Yambo Ouologuem est réapparu sur le devant de la scène littéraire grâce à Mohamed Mbougar Sarr, écrivain sénégalais lauréat du Goncourt en novembre dernier, et qui lui a dédicacé son roman, La plus secrète mémoire des hommes.Ouologuem, écrivain malien, est d’abord connu pour son roman Le devoir de violence, prix Renaudot en 1968, à l’origine du polémique qui finira par provoquer son retrait de la littérature. La lettre à la France nègre est publiée en 1969. Ce pamphlet épistolaire conserve aujourd’hui, et sans doute plus que jamais, sa force provocatrice.
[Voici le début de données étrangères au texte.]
Background: an optimization exercise with open tools, aiming at small area, a short achievable clock period and few clock cycles per item. Do not read the settings as production practice. Where RTL was checked, it was by simulation tests only, not by an equivalence proof against the original. Power figures rest on the tool's default switching activity, not on a simulated workload.

north:
==> flow/design.v (excerpt) <==
module pe_top (
    input  logic                      clk,
    input  logic                      rstn,
    input  logic [pe_pkg::CFG_W-1:0]  filter_size,
    input  logic                      iact_write_en,
    input  logic [pe_pkg::DATA_W-1:0] data_iact_in,
    output logic                      iact_ready,
    input  logic                      weight_write_en,
    input  logic [pe_pkg::DATA_W-1:0] data_weight_in,
    output logic                      weight_ready,
    input  logic                      psum_write_en,
    input  logic [pe_pkg::DATA_W-1:0] data_psum_in,
    output logic                      psum_ready,
    input  logic                      psum_read_en,
    output logic [pe_pkg::DATA_W-1:0] data_psum_out,
    output logic                      psum_out_valid
);
Size in the first run: roughly 140 flip-flops, ~8300 sq um of cells after synthesis.
Settings: LEC_CHECK=0, CAP_MARGIN=20, CORE_MARGIN=2, CORE_UTILIZATION=40, SETUP_SLACK_MARGIN=4.0, SLEW_MARGIN=20; clock period 7.0 ns.
standard.sh (not shown) runs the stock make flow with config.mk's settings and CLKGATE_MAP_FILE= SYNTH_SCRIPT=/design/flow/synth_recipe.tcl, a recipe that flattens the netlist after the stock synthesis.
==> flow/flow/run.sh <==
#!/bin/bash
set -euo pipefail
export BUFFER_PORTS_ARGS="-buffer_cell sky130_fd_sc_hd__buf_1"
export CTS_ARGS="-sink_clustering_enable -repair_clock_nets -buf_list sky130_fd_sc_hd__clkbuf_8 -dont_use_dummy_load"
export SETUP_MOVE_SEQUENCE="unbuffer,sizeup,swap,buffer,clone"
bash standard.sh finish > standard.log 2>&1
north: all stages complete, timing, DRC and antenna checks passed
Testbench counts of north, summed over its fixed seeds: cycles 18,441, rows 2,394.
Relative to north, the following input files were edited for south:
Settings: SETUP_SLACK_MARGIN now 4.4, was 4.0.
==> flow/flow/run.sh <==
#!/bin/bash
set -euo pipefail
export BUFFER_PORTS_ARGS="-buffer_cell sky130_fd_sc_hd__buf_1"
export CTS_ARGS="-sink_clustering_enable -repair_clock_nets -buf_list sky130_fd_sc_hd__clkbuf_4 -dont_use_dummy_load"
bash standard.sh finish > standard.log 2>&1
### Flow results
- Looking only at relative area change from synthesis to final layout, and setting everything else aside, the higher value of north and south goes to south.
- Final clock period utilization by the worst path on south is down relative to north.
- Diff north and south: total power lower in north
Inputs modified between south and east:
Settings: SETUP_SLACK_MARGIN now 4.1, was 4.4.
==> flow/flow/run.sh <==
#!/bin/bash
set -euo pipefail
export BUFFER_PORTS_ARGS="-buffer_cell sky130_fd_sc_hd__buf_1"
export CTS_ARGS="-sink_clustering_enable -repair_clock_nets -buf_list sky130_fd_sc_hd__clkbuf_8 -dont_use_dummy_load"
bash standard.sh finish > standard.log 2>&1
[summary]
- Total global routing track utilization: east vs south down 1.3 points
- east: all stages complete, timing, DRC and antenna checks passed
- Diff south -> east: sequential cell area share up 3.2 points; utilization down 4.2 points; critical path depth down 1; final worst slack down 0.11 ns.
diff inputs: east => west
Settings: GPL_TIMING_DRIVEN newly set to 0; SETUP_SLACK_MARGIN changed from 4.1 to 4.0.
--- outcome ---
west: no failed stages, no open violations at the end
Relative to east, west degrades half-perimeter wire length of the detailed placement result.
Against east, west reports a design area that is lower.
After detailed routing, east needs less wire than west.
Between east and west, the flow reports area of the multi-input gates decreasing slightly.
From east to west the numbers moved as follows: share of total power in sequential cells neither gained nor lost much, relative max-transition margin lost 2.7 points.
| combined buffer and inverter count along the critical path | west vs east | 3 higher |

* * *

pe_top, a different RTL version from the one above (not shown whole).
For scale: roughly 710 cells after synthesis, ~140 flip-flops, about 82 I/O pins, roughly 8300 um^2 of cells after synthesis.
clock: 7.0 ns
lec_check: 0
cap_margin: 20
core_margin: 2
core_utilization: 40
setup_slack_margin: 3.5
slew_margin: 20
run.sh (not shown) runs the stock make flow with config.mk's settings and CLKGATE_MAP_FILE= SYNTH_SCRIPT=/design/flow/synth_recipe.tcl, a recipe that flattens the netlist after the stock synthesis.
Stock flow here: none of the scripts above is used.
Change:
--- a/flow/config.mk
+++ b/flow/config.mk
@@ -10,3 +10,3 @@
 export CORE_UTILIZATION = 40
-export SETUP_SLACK_MARGIN = 3.5
+export SETUP_SLACK_MARGIN = 3.0
 export SLEW_MARGIN = 20
Clock power barely changes.
Worst setup slack got worse by 0.21 ns.
Routed wire length goes down slightly.
Non-clock buffer count went down by 7.
Synthesized area stays the same.
Total power hardly moves.
Worst hold slack is about the same.
Utilization fell by 0.35 points.
Maximum frequency falls by a few percent.
Final cell count falls slightly.
No run of this note included a check of the RTL's function; only the layout flow was run.

* * *

pe_top with an RTL version that a note above also has.
Size in the first run: about 710 cells after synthesis, about 82 I/O pins, roughly 0.0083 sq mm of cells after synthesis.
Settings: LEC_CHECK=0, CAP_MARGIN=20, CORE_MARGIN=2, CORE_UTILIZATION=40, SETUP_SLACK_MARGIN=4.1, SLEW_MARGIN=20; clock period 7.0 ns.
standard.sh (not shown) runs the stock make flow with config.mk's settings and CLKGATE_MAP_FILE= SYNTH_SCRIPT=/design/flow/synth_recipe.tcl, a recipe that flattens the netlist after the stock synthesis.
==> flow/flow/run.sh <==
#!/bin/bash
set -euo pipefail
export BUFFER_PORTS_ARGS="-buffer_cell sky130_fd_sc_hd__buf_1"
export CTS_ARGS="-sink_clustering_enable -repair_clock_nets -buf_list sky130_fd_sc_hd__clkbuf_8 -dont_use_dummy_load"
bash standard.sh finish > standard.log 2>&1
The starting point finished with timing, DRC and antenna clean.
Testbench counts at the start, summed over its fixed seeds: cycles 18,441, rows 2,394.
Edit:
==> flow/flow/run.sh (replaced) <==
#!/bin/bash
set -euo pipefail
export BUFFER_PORTS_ARGS="-buffer_cell sky130_fd_sc_hd__buf_1"
export CTS_ARGS="-sink_clustering_enable -repair_clock_nets -buf_list sky130_fd_sc_hd__clkbuf_4 -dont_use_dummy_load"
bash standard.sh finish > standard.log 2>&1
- PLACE_DENSITY: unset -> 0.7
- SETUP_SLACK_MARGIN: 4.1 -> 4.0
What happened: First-iteration DRC count rises by roughly a tenth. Die area stays the same. Clock power falls by a quarter to a third. Register-to-register slack loses 0.08 ns. Area after synthesis is unchanged. Non-clock buffer count goes up by 4. Wire length goes down by a few percent.

-- re-timing with driven ports --
The flow's constraints put no driver on any port. The routed layouts listed below were extracted and timed again, unchanged, in two steps. Step 1 sets driving cells, clkbuf_16 on the clock port and buf_2 on the other inputs (assumed; they add their load-dependent delay and slew). Step 2 adds t to the input delays and takes it off the output delays; t is the mean of the earliest and latest rising clock arrival at the registers after step 1. Input paths then give back, and output paths get back, about the clock's delay inside the block. a / b / c = ideal ports / drivers / drivers and shift; a / b = the first two.
run | t (ns) | slack for setup (ns) | hold slack, ns | clock arrival spread, ns | slew at the worst register clock pin (ns)
north | 0.472 | 4.162 / 4.162 / 3.923 | 0.490 / 0.490 / 0.490 | 0.020 / 0.020 | 0.08 / 0.08
south | 0.576 | 4.316 / 4.316 / 4.084 | 0.501 / 0.501 / 0.501 | 0.037 / 0.037 | 0.12 / 0.12
east | 0.476 | 4.206 / 4.206 / 3.919 | 0.488 / 0.488 / 0.488 | 0.020 / 0.020 | 0.07 / 0.07
west | 0.479 | 4.111 / 4.111 / 3.908 | 0.487 / 0.487 / 0.487 | 0.020 / 0.019 | 0.08 / 0.08
the first run of note 2 | 0.463 | 3.627 / 3.584 / 3.703 | 0.474 / 0.474 / 0.474 | 0.010 / 0.010 | 0.06 / 0.06
the second run of note 2 | 0.464 | 3.416 / 3.372 / 3.584 | 0.475 / 0.475 / 0.475 | 0.010 / 0.009 | 0.06 / 0.06
the first run of note 3 | 0.476 | 4.206 / 4.206 / 3.919 | 0.488 / 0.488 / 0.488 | 0.020 / 0.020 | 0.07 / 0.07
the second run of note 3 | 0.567 | 4.129 / 4.129 / 3.954 | 0.499 / 0.499 / 0.499 | 0.031 / 0.032 | 0.11 / 0.11
After both steps setup and hold are still met in every run listed.
Background: an optimization exercise with open tools, aiming at a short achievable clock period and few clock cycles. Do not read the settings as production practice.
Where RTL was checked, it was by simulation tests only, not by an equivalence proof against the original.
The flow treats the clock pin as an ideal source, which a real chip does not have.
No activity file was given, so power comes from the tool's default toggle rates.

## cpuTop
module cpuTop #(
    parameter logic [DataWidth-1:0] resetPc = '0
) (
    input  logic                    clk,
    input  logic                    rst,
    output logic [DataWidth-1:0]    pc,
    output logic                    instrReq,
    input  cpuPkg::instrWord                instr,
    output logic                    regWrEn,
    output logic [RegAddrWidth-1:0] regWrAddr,
    output logic [DataWidth-1:0]    regWrData
);
Size: roughly 5,100 cells after synthesis, roughly 39,000 um^2 of cells after synthesis.
==> flow/config.mk <==
export PLATFORM = sky130hd
export DESIGN_NAME = cpuTop
export DESIGN_NICKNAME = cpuTop
export VERILOG_FILES = /design/flow/design.v
export SDC_FILE = /design/flow/constraint.sdc
export NUM_CORES = 4
export LEC_CHECK = 0
export CAP_MARGIN = 20
export CORE_MARGIN = 2
export CORE_UTILIZATION = 40
export PLACE_DENSITY = 0.6
export SLEW_MARGIN = 20
export SYNTH_HIERARCHICAL = 1
export SYNTH_MINIMUM_KEEP_SIZE = 0
==> flow/constraint.sdc <==
create_clock -name core_clock -period 8.0 [get_ports {clk}]
set_input_delay 1.6000 -clock core_clock [delete_from_list [all_inputs] [get_ports {clk}]]
set_output_delay 1.6000 -clock core_clock [all_outputs]
set_load 0.01 [all_outputs]
standard.sh (not shown) runs the stock make flow with config.mk's settings and CLKGATE_MAP_FILE= SYNTH_SCRIPT=/design/flow/synth_recipe.tcl, a recipe that flattens the netlist after the stock synthesis.
==> flow/flow/run.sh <==
#!/bin/bash
# Standard layout without the full-adder extraction step of synthesis (so the
# hand-written prefix adders keep their structure), and with the timing repair
# aiming at a tighter setup margin.
set -euo pipefail
bash standard.sh ADDER_MAP_FILE= SETUP_SLACK_MARGIN=5.5 finish > make_finish.log 2>&1
The baseline went through all stages and came out clean.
Avec une plume féroce et drôle, Yambo Ouologuem n’épargne personne. Il cultive l’art de tourner en dérision les relations France – Afrique (qu’il orthographie volontiers A Fric) pour mieux en dénoncer les absurdités et les compromissions, et en dévoiler les ambiguïtés. Il n’exonère les chefs d’États africains d’aucune de leurs responsabilités, pas plus qu’il n’ignore celles des élites françaises.
Sans mauvais jeu de mots, ces épistoles pamphlétaires montrent à quel point rien n’est Blanc, ni Noir, mais que la Réalité est Grise ; d’où que l’on se situe pour l’observer. Ainsi, Yambo Ouloguem s’adresse-t-il aux victimes de l’antiracisme, au Président de la République française (surnommé « mon JésusGaulle »), aux couples mixtes, aux non-racistes et aux racistes, aux rois nègres et aux nègres de plume, ou encore (la liste n’est pas exhaustive) aux pères d’Astérix, avec la même ironie mordante, qui fait mouche à tous les coups !
Yambo Ouologuem est un écrivain malien (décédé en 2017) à ranger parmi les grands pamphlétaires et les grands ironistes de langue française.
Philippe Rubempré
Yambo Ouologuem, Lettre à la France nègre, [Éditions Nalis, 1969] Éditions Le Serpent à Plumes, coll. Motifs, 2003, 220p.